Well, if this all goes horribly wrong, at least they gave me a weapon.
Somehow, on day one, I’ve already fucked this up. I’m not even sure how much yet. It all went so wrong so fast. I sigh and try not to stomp my way back to the estate like some whiny kid being forced to do something they don’t want to. At least if Iceman fires me in person, I’ll be able to put a face to his sexy ass voice. Silver lining.
5
“Shit on a stick,” I grumble to myself as I approach the large, dimly lit mansion.
There are about a million doors and windows in this place, and I have no idea which one I’m supposed to knock on. I’ll probably get my ass handed to me by the butler again.
I debate for two seconds whether I should try for the back or the front of the house, but since I’m failing to see anything that’s marked servants’ entrance, I decide the front is probably my best bet.
I pass the fountain, the gardens, and the patio, and find myself climbing back up the stairs to the front door. I knock, cringing at the booming echo that it creates on the other side of the door. I look at my hand like it’s betrayed me. I swear I didn’t even knock that hard, and now it sounds like I’m demanding entrance. I step back and try to adopt some kind of mien that will convince Grumpy Lurch that I’m not actually trying to break the door down. I go with a half smile and some innocent blinks.
The door slowly opens with an ominous creak that I swear didn’t happen before, and the butler looks down at me with a sigh. “Yes?”
“Hey there,” I say, giving the butler an awkward two-fingered wave. “Me again.”
His pronounced brow wrinkles with irritation. “Why are you here again?” he asks.
“I was told to come to the main house immediately,” I croak out and then try to clear my throat of the toad that seems to have recently parked itself there.
The longer he looks at me, the more I contemplate just hopping on my moped and booking it the fuck out of here right now, but I keep telling myself that everything is fine, that Grumpy Lurch here doesn’t freak me out. That the trio in the mausoleum weren’t serial killers, and that Iceman isn’t leading me to my demise—either by employment termination or actual death.
Honestly, the only reason I haven’t ditched this whole scene already is because I’m not ready to let go of the daydreams I’ve been swimming in of what it will be like to have some money.
Besides, I could totally be overreacting. I’ve been known to do that from time to time. They’re having a party here tonight and that makes disposing of a body or firing an employee super messy, right? Maybe they really do just want to give me a promotion or something because they think I’m overqualified, though I have no fucking clue why.
“You came to the front door after I informed you earlier to never use the front door again?” he asks, his dark eyes matching the under-eye circles he has going on.
I shift nervously on my feet.
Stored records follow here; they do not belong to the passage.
From an optimization exercise on the open Yosys and OpenROAD flow, aimed at small area and a short achievable clock period; shortcuts taken in it are not production practice. The RTL was checked by simulation tests, not by an equivalence proof against the original design. Power is estimated from default activity; no workload was simulated.

==> design/flow/design.v <==
package wave_capture_pkg;
   typedef enum logic [1:0] {
      IDLE    = 2'd0,
      ARMED   = 2'd1,
      CAPTURE = 2'd2,
      FULL    = 2'd3
   } cap_state_e;
   localparam logic [7:0] OFFSET_XOR = 8'h80;
   localparam int         SAMPLE_MSB = 15;
   localparam int         BYTE_W     = 8;
   function automatic logic [BYTE_W-1:0] to_offset(
      input logic [SAMPLE_MSB:0] s
   );
      to_offset = s[SAMPLE_MSB -: BYTE_W] ^ OFFSET_XOR;
   endfunction
   function automatic logic rising_zc(
      input logic [SAMPLE_MSB:0] prev,
      input logic [SAMPLE_MSB:0] cur
   );
      rising_zc = prev[SAMPLE_MSB] & ~cur[SAMPLE_MSB];
   endfunction
endpackage
module wave_capture_ram
#(
   parameter int ADDR_WIDTH = 8
) (
   input  logic                clk_i,
   input  logic                rst_ni,
   input  logic                we_i,       
   input  logic                last_i,     
   input  logic [wave_capture_pkg::BYTE_W-1:0] wdata_i,
   input  logic                publish_i,  
   input  logic [ADDR_WIDTH-1:0] raddr_i,
   output logic [wave_capture_pkg::BYTE_W-1:0] rdata_o
);
   localparam int BW    = wave_capture_pkg::BYTE_W;
   localparam int DEPTH = 1 << ADDR_WIDTH;
   logic [BW-1:0]          hold_q;
   logic                   shift_q;
   logic [BW*(DEPTH-1)-1:0] chain_q;    
   logic [BW*DEPTH-1:0]    disp_q;      
   logic [BW-1:0]          rdata_q;
   always_ff @(posedge clk_i) begin
      if (we_i) hold_q <= wdata_i;
   end
   always_ff @(posedge clk_i or negedge rst_ni) begin
      if (!rst_ni) shift_q <= 1'b0;
      else         shift_q <= we_i & ~last_i;
   end
   always_ff @(posedge clk_i) begin
      if (shift_q) chain_q <= {hold_q, chain_q[BW*(DEPTH-1)-1:BW]};
   end
   always_ff @(posedge clk_i) begin
      if (publish_i) disp_q <= {hold_q, chain_q};
   end
   always_ff @(posedge clk_i) begin
      rdata_q <= disp_q[BW*raddr_i +: BW];
   end
   assign rdata_o = rdata_q;
endmodule
module wave_capture
#(
   parameter int ADDR_WIDTH = 8
) (
   input  logic                  clk,
   input  logic                  reset,
   input  logic                  new_sample,
   input  logic [15:0]           sample_in,
   input  logic                  enable,
   input  logic                  frame_sync,
   input  logic [ADDR_WIDTH-1:0] read_addr,
   output logic [7:0]            read_data,
   output logic                  new_wave,
   output logic [1:0]            capture_state
);
   wave_capture_pkg::cap_state_e state_q;
   logic                  prev_neg_q;   
   logic [ADDR_WIDTH-1:0] cnt_q;
   logic                  new_wave_q;
   logic                  zc;
   logic                  tmo;
   logic                  trig;
   logic                  we;
   logic                  last;
   logic                  publish;
   assign zc   = prev_neg_q & ~sample_in[15];
   assign tmo  = &cnt_q;
   assign trig = new_sample & (zc | tmo);
   assign we      = enable & ((state_q == wave_capture_pkg::ARMED) ? trig :
                               (state_q == wave_capture_pkg::CAPTURE) & new_sample);
   assign publish = enable & (state_q == wave_capture_pkg::FULL) & frame_sync;
   assign last = (state_q == wave_capture_pkg::CAPTURE) & tmo;
   always_ff @(posedge clk or negedge reset) begin
      if (!reset) begin
         state_q    <= wave_capture_pkg::IDLE;
         prev_neg_q <= 1'b0;
         new_wave_q <= 1'b0;
      end else begin
         new_wave_q <= publish;
         if (new_sample) begin
            prev_neg_q <= sample_in[15];
         end
         if (!enable) begin
            state_q <= wave_capture_pkg::IDLE;
         end else begin
            unique case (state_q)
               wave_capture_pkg::IDLE:    state_q <= wave_capture_pkg::ARMED;
               wave_capture_pkg::ARMED:   if (trig) state_q <= wave_capture_pkg::CAPTURE;
               wave_capture_pkg::CAPTURE: if (new_sample & tmo) state_q <= wave_capture_pkg::FULL;
               wave_capture_pkg::FULL:    if (frame_sync) state_q <= wave_capture_pkg::ARMED;
               default: state_q <= wave_capture_pkg::IDLE;
            endcase
         end
      end
   end
   always_ff @(posedge clk) begin
      if (enable) begin
         unique case (state_q)
            wave_capture_pkg::IDLE: cnt_q <= '0;
            wave_capture_pkg::ARMED: begin
               if (trig)            cnt_q <= ADDR_WIDTH'(1);
               else if (new_sample) cnt_q <= cnt_q + ADDR_WIDTH'(1);
            end
            wave_capture_pkg::CAPTURE: if (new_sample) cnt_q <= cnt_q + ADDR_WIDTH'(1);
            wave_capture_pkg::FULL:    if (frame_sync) cnt_q <= '0;
            default: begin end
         endcase
      end
   end
   wave_capture_ram #(
      .ADDR_WIDTH(ADDR_WIDTH)
   ) u_ram (
      .clk_i    (clk),
      .rst_ni   (reset),
      .we_i     (we),
      .last_i   (last),
      .wdata_i  (wave_capture_pkg::to_offset(sample_in)),
      .publish_i(publish),
      .raddr_i  (read_addr),
      .rdata_o  (read_data)
   );
   assign new_wave      = new_wave_q;
   assign capture_state = state_q;
endmodule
At least he hasn’t commented on my outfit. “Yeah, you know, in hindsight, the back door would’ve been a better choice, but slap my ass and call me a rebel,” I joke nervously. He just stares at me. I blow out a breath. “Okay, I’m sorry, but it doesn’t help that you have about fifty back doors. For people who seem to be big fans of labeling”—I point to the name tag still stuck to my tank top—“you think you’d have at least one of those doors labeled with something classy and simple like Peasants Enter Here.”